— SUPPLIED MATERIAL —

`config.mk`:
```
export PLATFORM = sky130hd
export DESIGN_NAME = nios_system_key_capture
export DESIGN_NICKNAME = d
export VERILOG_FILES = /design/src/rtl/nios_system_key_capture.sv
export SDC_FILE = /design/constraint.sdc
export NUM_CORES = 1
export LEC_CHECK = 0
export CAP_MARGIN = 5
export CELL_PAD_IN_SITES_DETAIL_PLACEMENT = 0
export CELL_PAD_IN_SITES_GLOBAL_PLACEMENT = 2
export CORE_MARGIN = 2
export CORE_UTILIZATION = 25
export DETAILED_ROUTE_END_ITERATION = 16
export GPL_TIMING_DRIVEN = 0
export PLACE_DENSITY_LB_ADDON = 0.1
export SETUP_SLACK_MARGIN = 0.02
export SLEW_MARGIN = 20
export SYNTH_ARGS = -nofsm -noshare
export SYNTH_HDL_FRONTEND = slang
export SYNTH_SLANG_ARGS = --single-unit
```
`constraint.sdc`:
```
create_clock -name clk -period 5.5 [get_ports clk]
set_clock_uncertainty 0.2 [all_clocks]
set_input_delay 1.1 -clock clk [delete_from_list [all_inputs] [get_ports clk]]
set_output_delay 1.1 -clock clk [all_outputs]
set_load 0.02 [all_outputs]
```
`src/rtl/nios_system_key_capture.sv`:
```
// Avalon-MM input PIO: synchronises and debounces WIDTH key/switch inputs, latches
// qualifying edges of the debounced value and raises a maskable level interrupt.
module nios_system_key_capture #(
  parameter int WIDTH           = 4,
  parameter int DEBOUNCE_CYCLES = 50000,
  parameter int EDGE_TYPE       = 1,
  parameter int IDLE_LEVEL      = 1
) (
  input  logic             clk,
  input  logic             reset,
  input  logic [1:0]       address,
  input  logic             chipselect,
  input  logic             write_n,
  input  logic [31:0]      writedata,
  output logic [31:0]      readdata,
  input  logic [WIDTH-1:0] in_port,
  output logic             irq
);

  localparam int              CW       = $clog2(DEBOUNCE_CYCLES + 1);
  localparam logic [CW-1:0]   CNT_LAST = CW'(DEBOUNCE_CYCLES - 1);
  localparam logic [WIDTH-1:0] IDLE    = (IDLE_LEVEL != 0) ? '1 : '0;

  typedef enum logic [1:0] {
    REG_DATA = 2'd0,
    REG_RSVD = 2'd1,
    REG_MASK = 2'd2,
    REG_EDGE = 2'd3
  } reg_addr_e;

  logic [WIDTH-1:0] sync1_q, sync2_q;
  logic [WIDTH-1:0] data_q, data_d;
  logic [WIDTH-1:0] mask_q, edge_q;
  logic [WIDTH-1:0] edge_set, edge_clr;
  logic [CW-1:0]    cnt_q [WIDTH];
  logic [CW-1:0]    cnt_d [WIDTH];
  logic             wr;
  logic             unused_wdata;

  assign wr           = chipselect & ~write_n;
  assign unused_wdata = ^writedata;

  // NOTE: every always_comb output gets a default first so no path can infer a latch.
  always_comb begin
    data_d = data_q;
    for (int i = 0; i < WIDTH; i++) begin
      cnt_d[i] = '0;
      if (sync2_q[i] != data_q[i]) begin
        if (cnt_q[i] == CNT_LAST) data_d[i] = sync2_q[i];
        else                      cnt_d[i] = cnt_q[i] + CW'(1);
      end
    end
  end

  always_comb begin
    edge_set = '0;
    if (EDGE_TYPE == 0)      edge_set = data_d & ~data_q;
    else if (EDGE_TYPE == 1) edge_set = ~data_d & data_q;
    else                     edge_set = data_d ^ data_q;
    edge_clr = (wr && address == REG_EDGE) ? writedata[WIDTH-1:0] : '0;
  end

  // NOTE: the debounce counter array is reset along with the flops, so a debounce
  // interrupted by reset restarts from zero rather than finishing on stale counts.
  always_ff @(posedge clk) begin
    if (reset) begin
      sync1_q <= IDLE;
      sync2_q <= IDLE;
      data_q  <= IDLE;
      mask_q  <= '0;
      edge_q  <= '0;
      for (int i = 0; i < WIDTH; i++) cnt_q[i] <= '0;
    end else begin
      sync1_q <= in_port;
      sync2_q <= sync1_q;
      data_q  <= data_d;
      for (int i = 0; i < WIDTH; i++) cnt_q[i] <= cnt_d[i];
      if (wr && address == REG_MASK) mask_q <= writedata[WIDTH-1:0];
      // Set applied after clear: a new edge wins over a simultaneous W1C.
      edge_q <= (edge_q & ~edge_clr) | edge_set;
    end
  end

  always_comb begin
    readdata = '0;
    case (reg_addr_e'(address))
      REG_DATA: readdata[WIDTH-1:0] = data_q;
      REG_MASK: readdata[WIDTH-1:0] = mask_q;
      REG_EDGE: readdata[WIDTH-1:0] = edge_q;
      default:  readdata = '0;
    endcase
  end

  assign irq = |(edge_q & mask_q);

endmodule

```
==> results.json <==
{
  "outcome": "finished clean",
  "path_class": "primary input to primary output",
  "whs_ps": 208.0,
  "grt_pass1_wl_um": 14030,
  "io_buffer_count": 17,
  "period_share_pct": 76.73,
  "synth-edff-count": 0,
  "power_mw": 1.295,
  "clk_latency_ps": 340,
  "power_leakage_nw": 1.649,
  "fin_cells": 680,
  "hp-class": "flop to flop",
  "period_minus_slack_ps": 4220,
  "synth-main-ff-cell": "dfxtp_1",
  "detail-route-antenna-nets": 0,
  "core-area_um2": 15200,
  "cp.arrival_ps": 2920,
  "antenna_found_initial": 0,
  "ys_warn_count": 0,
  "root_buffer": "clkbuf_16",
  "start_util_pct": 25.62,
  "peakVddDrop_uv": 173.3,
  "ctsHoldBuffers": 0,
  "synth_most_common_cell": "dfxtp_1",
  "n_fill_cell": 1643,
  "cts_tree": "done",
  "die_y_um": 128.8,
  "fin_util_pct": 30.94,
  "wire_per_inst_um": 12.05,
  "cts_buffers": 9,
  "synth_commonest_cells": "dfxtp_1, nor2_1, buf_4, xor2_1, xnor2_1",
  "cts_setup_buffers": 0,
  "ys_top_cells_by_area": "dfxtp_1, nor2_1, xor2_1",
  "routed_wl_um": 8197,
  "first_pass_iters": 4,
  "core.rowCount": 45,
  "setup_viol": 0,
  "syn-mean-instance-area_um2": 9.016,
  "num_vias": 2926,
  "ys_seq_elements": 84,
  "post_cts_resized": 0,
  "synth_seq_area_share_pct": 43.17,
  "maxSlewHeadroom_pct": 64.92,
  "grt.overflow.total": 0,
  "grt_max_degree": 13,
  "rsz0062_at_grt": "false",
  "hpwl_um": 5806,
  "dp_cells": 664,
  "netlist.area_leader.share_pct": 43.17,
  "clk_pin_slew_worst_paths_ps": 60,
  "route.detailed.drc": 0,
  "powerDensity_nw_per_um2": 275.4,
  "synth_cell_types": 43,
  "hold_viol_final": 0,
  "die_x_um": 128.8,
  "cts_sinks": 84,
  "drv_cap": 0,
  "drt_iter0_markers": 119,
  "path_max_fanout": 7,
  "synth_top_area_cell": "dfxtp_1",
  "clockBufferDepth": 2,
  "grt_pass1_vias": 2820,
  "tns_ps": 0,
  "end_kind": "primary output",
  "netlist_area_um2": 3895,
  "grt_usage_pct": 10.93,
  "cp-start-kind": "primary input",
  "tightest_slew_ps": 526.2,
  "dieArea_um2": 16590,
  "max_freq_ghz": 0.2370,
  "drive_gt1_share_pct": 13.01,
  "syn_inst": 432,
  "fin_nets": 533,
  "vias_per_cell": 4.303,
  "antenna_cells": 0,
  "syn_to_final_growth_pct": 20.75,
  "ios": 75,
  "slew_viol_final": 0,
  "h-tree-depth": 3,
  "routabilityCongestion": 0.7458,
  "required_ps": 4200,
  "synthArstFlopShare_pct": 0
}
-- kinds of logic (layout without fill, tap and decap cells) --
| group | count (synthesis) | after routing | synth area share, % |
|---|---|---|---|
| and+or+nand+nor | 201 | 201 | 27.85 |
| DFF | 84 | 84 | 43.17 |
| buffers and inverters | 54 | 87 | 8.834 |
| xor gates and xnor gates | 53 | 53 | 11.92 |
| AOI/OAI and AO/OA | 26 | 26 | 4.401 |
| muxes | 9 | 9 | 2.441 |
| adders and majority gates | 4 | 4 | 1.285 |
| other | 1 | 28 | 0.09628 |
-- report_power, final --
part           total (mW)  switching, mW  leakage, nW  internal (mW)
Combinational      0.0713         0.0384        0.821         0.0329
Clock               0.609          0.240        0.149          0.369
Sequential          0.615        0.00245        0.679          0.613
Total                1.30          0.281         1.65           1.01
-- final cells by class --
| type | instances | area [um^2] | area share [%] |
|---|---|---|---|
| Buffer | 43 | 302.8 | 6.438 |
| Clock buffer | 16 | 301.5 | 6.411 |
| Inverter | 11 | 41.29 | 0.8779 |
| Multi-Input combinational cell | 321 | 1971 | 41.90 |
| Sequential cell | 84 | 1682 | 35.75 |
| Tap cell | 188 | 235.2 | 5.001 |
| Timing Repair Buffer | 17 | 170.2 | 3.618 |
-- through the flow --
stage	setup WS, ps	cell area [um^2]
after detailed placement	1284	4402
after global routing	1208	4703
after floorplan	2237	3996
after CTS	1273	4703
after global placement	1279	4402
final	1280	4703
-- final timing paths --
path | start | endpoint | slack [ps] | cells past startpoint
setup reg to reg | cnt_q[0][0] | cnt_q[0][10] | 3140 | 8
setup / recovery | address[1] | readdata[0] | 1280 | 4
hold reg to reg | sync1_q[3] | sync2_q[3] | 210 | 1
hold / removal | sync1_q[3] | sync2_q[3] | 210 | 1
-- metal layers --
layer | track usage [%] | part of all wire, % | up-vias
met5 | 0 | 0 | -
met4 | 4.028 | 1.6 | 0
met3 | 4.116 | 4.2 | 10
met2 | 15.90 | 42 | 39
met1 | 14.74 | 52 | 1340
li1 | - | - | 1537
-- flip-flops by register name, summed over array words and instances (netlist names) --
signal	cells
data_q	4
sync2_q	4
cnt_q	64
sync1_q	4
mask_q	4
edge_q	4
-- critical path, cell delays in order --
cell and delay, ps:
clkdlybuf4s50_1 570, nor2_1 370, a22o_1 250, clkdlybuf4s50_1 620
-- layout by cell type (no fill, tap or decap), types with 7 or more instances in the layout --
master,count
or3_1,7
clkbuf_16,9
nand2_1,22
xor2_1,28
dfxtp_1,84
clkdlybuf4s50_1,17
a21oi_1,9
clkbuf_1,12
or2_2,8
conb_1,28
buf_4,29
xnor2_1,25
nand4_1,21
nand3_1,20
nor4_1,8
inv_1,11
nor2_1,69
(Power assumes the default switching activity.)
==> variant 1 (config.mk and constraints unchanged) <==
The parameter `EDGE_TYPE` goes from 1 to 0.
--- a/src/rtl/nios_system_key_capture.sv
+++ b/src/rtl/nios_system_key_capture.sv
@@ -4,5 +4,5 @@
   parameter int WIDTH           = 4,
   parameter int DEBOUNCE_CYCLES = 50000,
-  parameter int EDGE_TYPE       = 1,
+  parameter int EDGE_TYPE       = 0,
   parameter int IDLE_LEVEL      = 1
 ) (
Check against the original RTL: no difference found for any inputs over 10 cycles, from zero or initial values and one cycle with reset high; that may be too few to reach the edited logic, so the function may still have changed.
==> variant 1 against the original RTL <==
Worst hold slack worse by 0.00085 ns. Critical path depth stayed put. Wire length is 0.11% lower. Sequential cell count stayed put. Worst setup slack better by 0.015 ns. First-iteration DRC count is 26% lower. Final area is 1.4% higher. Synthesized area is 0.48% higher. Sequential share of layout area is 0.48 points lower. Largest power group is now the clock network. Power is 3.5% higher.
==> variant 1: results <==
metrics = {
    "logic_synthesis": {
        "synthXorXnorAreaFrac": 0.130,
        "synthTopCellsByArea": "dfxtp_1 43%, xnor2_1 9.2%, nor2_1 7.5%",
        "synthTopCellsByCount": "84 x dfxtp_1, 78 x nor2_1, 41 x xnor2_1",
        "yosysUniqueCellTypes": 45,
        "synth_mux_area_frac": 0.0272,
        "synthAdderAreaFrac": 0.0128,
        "ys_seq_area_frac": 0.430,
    },
    "finish": {
        "nFillCells": 1648,
        "multi_input_area_share": 0.419,
        "drive_above_1_share": 0.139,
        "clk_share": 0.0667,
        "fin_nets": 537,
        "inv_count": 15,
        "signal_buffers": 55,
        "nClkBuffers": 11,
        "finalInstanceArea_um2": 4770,
        "comb.multi_input.count": 326,
    },
    "global_route": {
        "grtUsageMet3": 0.0244,
        "met2_usage": 0.149,
        "grt_pass1_vias": 2709,
        "grt_max_degree": 14,
        "grtUsageTotal": 0.107,
    },
    "drt": {
        "drtIter0Drc": 88,
        "met1_length_um": 4390,
        "drt_wl_total_um": 8190,
        "route.met2.wl_um": 3390,
        "wl_per_cell_um": 11.6,
        "wl_met3_um": 266,
    },
    "power_and_ir_drop": {
        "leakage_nw": 1.60,
        "p_sw_frac": 0.215,
        "cellPowerDensity_nw_per_um2": 281,
    },
    "floorplan": {
        "die_x_um": 129,
    },
    "critical_path": {
        "critPathArrivalTime_ns": 2.90,
    },
    "place": {
        "dpl-instance-area_um2": 4450,
        "routabilityCongestion": 0.741,
        "dpl.hpwl_um": 5940,
    },
    "run_status": {
        "outcome": "complete, no violations",
    },
    "sta": {
        "tightest_slew_ns": 0.522,
    },
}
variant 1: path summary, 6_finish.rpt:
check                                    to  cells past startpoint        start  slack, ns
worst max-delay path            readdata[1]                      4   address[1]       1.30
worst min-delay path             sync2_q[0]                      1   sync1_q[0]       0.21
worst max register to register  cnt_q[3][6]                      6  cnt_q[3][0]       3.23
worst min register to register   sync2_q[0]                      1   sync1_q[0]       0.21
variant 1: kinds of logic (layout without fill, tap and decap cells):
group	count (synthesis)	count (layout)
other	1	28
flip-flops	84	84
buffers and inverters	53	86
multiplexers	10	10
adder cells (fa/ha/maj)	4	4
AO/OA/AOI/OAI	15	15
AND/OR/NAND/NOR	211	211
XOR/XNOR	58	58
variant 1: worst reg2reg max path, stage by stage, from the launching register on:
cell	delay [ns]
dfxtp_1	0.37
ha_1	0.20
nand3_1	0.25
nand4b_1	0.38
nand2_1	0.24
clkbuf_1	0.41
nor2_1	0.10
==> variant 2 (same flow settings) <==
Without the edit above. Register the output `irq`, with the module's reset; this adds one clock of latency there. The other outputs are not delayed to match.
--- a/src/rtl/nios_system_key_capture.sv
+++ b/src/rtl/nios_system_key_capture.sv
@@ -92,5 +92,11 @@
   end
 
-  assign irq = |(edge_q & mask_q);
+  always_ff @(posedge clk) begin
+    if (reset) begin
+      irq <= '0;
+    end else begin
+      irq <= |(edge_q & mask_q);
+    end
+  end
 
 endmodule
Behaviour: same outputs for any inputs over 10 cycles, from zero or initial values and one cycle with reset high; that may be too few to reach the edited logic, so the function may still have changed.
==> variant 2 against the original RTL <==
Clock power shrank 6.9%. Combinational power is 3% lower. Sequential share of layout area is 0.85 points higher. Worst setup slack better by 0.025 ns. Synthesized area fell by 0.42%. Wire length increased by 1.6%. Power decreased by 2.8%. Sequential cell count is 1 higher. Count of clock-buffer cells in the layout down 1. Final area fell by 1.2%. Cell count increased by 0.44%.
==> variant 2: results <==
metrics = {
    "run_status": {
        "outcome": "complete, no violations",
    },
    "clock_network": {
        "numCtsBuffers": 9,
        "h-tree-depth": 3,
        "cts_setup_buffers": 0,
        "insertion_delay_ns": 0.34,
        "post_cts_resized": 0,
        "clk_pin_slew_ns": 0.06,
        "cts_root_buf": "clkbuf_16",
        "clk_path_buf_depth": 2,
    },
    "logic_synthesis": {
        "synthTopCellsByCount": "85 x dfxtp_1, 78 x nor2_1, 46 x xnor2_1",
        "synthTopCellsByArea": "dfxtp_1 44%, xnor2_1 10%, nor2_1 7.5%",
        "postSynth.asyncResetShare": 0,
        "yosysWarnings": 0,
        "synth_ff_type": "dfxtp_1",
        "yosysUniqueCellTypes": 39,
        "ys_seq_area_frac": 0.439,
    },
    "place": {
        "dpl.hpwl_um": 5900,
        "preCtsSetupSlack_ns": 1.25,
        "port_buffers": 16,
        "routabilityCongestion": 0.726,
        "dpl-instance-area_um2": 4380,
    },
    "drt": {
        "met1_length_um": 4190,
        "drt_wl_total_um": 8330,
        "route.met2.wl_um": 3670,
        "routed.top_layer": "met4",
        "drtIter0Drc": 131,
        "dr.pass1.iters": 4,
        "wl_met3_um": 339,
        "viasPerCell": 4.21,
    },
    "global_route": {
        "grt_max_degree": 13,
        "grt_pass1_vias": 2699,
        "grt_pass1_wl_um": 13800,
        "antenna_found_initial": 0,
        "grtUsageTotal": 0.108,
    },
    "finish": {
        "top_register": "cnt_q",
        "nFillCells": 1622,
        "fin_nets": 536,
        "largest_register_ffs": 64,
        "drive_above_1_share": 0.121,
        "n_antenna_cell": 0,
    },
    "critical_path": {
        "rrSetupSlack_ns": 3.17,
        "crit_path_start": "address[1]",
        "reg2reg_from": "cnt_q[3][0]",
        "critPathArrivalTime_ns": 2.90,
        "cp_max_fo": 7,
    },
    "power_and_ir_drop": {
        "ir_drop_mv": 0.130,
        "leakage_nw": 1.56,
    },
    "worst_hold_path": {
        "hold_start": "sync1_q[2]",
        "hp-class": "flop to flop",
    },
    "sta": {
        "tightest_slew_ns": 0.510,
        "hold_ws_ns": 0.208,
        "min_period_ns": 4.20,
    },
    "run": {
        "maxCapViolations": 0,
    },
}
[variant 2: critical path: stages]
cell and delay, ns:
clkdlybuf4s50_1 0.57, nor2_1 0.37, a22o_1 0.24, clkdlybuf4s50_1 0.61
[variant 2: power breakdown]
group	internal, mW	switching [mW]
clock network	0.331	0.237
registers	0.620	0.00248
logic	0.0311	0.0383
total	0.982	0.277
[variant 2: stage by stage]
step | cells | utilization
2_1_floorplan | 463 | -
3_3_place_gp | 667 | 0.288
3_5_place_dp | 667 | 0.288
4_1_cts | 683 | 0.306
5_1_grt | 683 | 0.306
6_report | 683 | 0.306
[variant 2: per-layer routing]
layer,vias to the layer above,GRT usage
met5,-,0
met3,10,0.0395
met1,1289,0.140
li1,1536,-
met4,0,0.0384
met2,41,0.168
[variant 2: cell families after synthesis]
group | count (synthesis) | synth area share
adder cells (fa/ha/maj) | 4 | 0.0129
AND/OR/NAND/NOR | 208 | 0.278
flip-flops | 85 | 0.439
multiplexers | 9 | 0.0248
other | 1 | 0.000967
buffers and inverters | 53 | 0.0813
AO/OA/AOI/OAI | 19 | 0.0345
XOR/XNOR | 57 | 0.129
[variant 2: worst paths after layout]
| kind | depth (start not counted) | endpoint |
|---|---|---|
| worst max-delay path | 4 | readdata[3] |
| worst min-delay path | 1 | sync2_q[2] |
| worst max register to register | 6 | cnt_q[3][8] |
| worst min register to register | 1 | sync2_q[2] |
[variant 2: final cells by class]
cell class	count	area, µm²	share of cell area
buffer	39	263	0.0565
sequential	85	1700	0.366
inverter	14	52.6	0.0113
multi-input combinational	325	1960	0.422
timing repair buffer	16	160	0.0345
tap	188	235	0.0506
clock buffer	15	268	0.0576
clock inverter	1	5.00	0.00108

— PROMPT —
Search the material above for lines containing the string "default", then pull them out.

— SOLUTION —
  // NOTE: every always_comb output gets a default first so no path can infer a latch.
      default:  readdata = '0;
(Power assumes the default switching activity.)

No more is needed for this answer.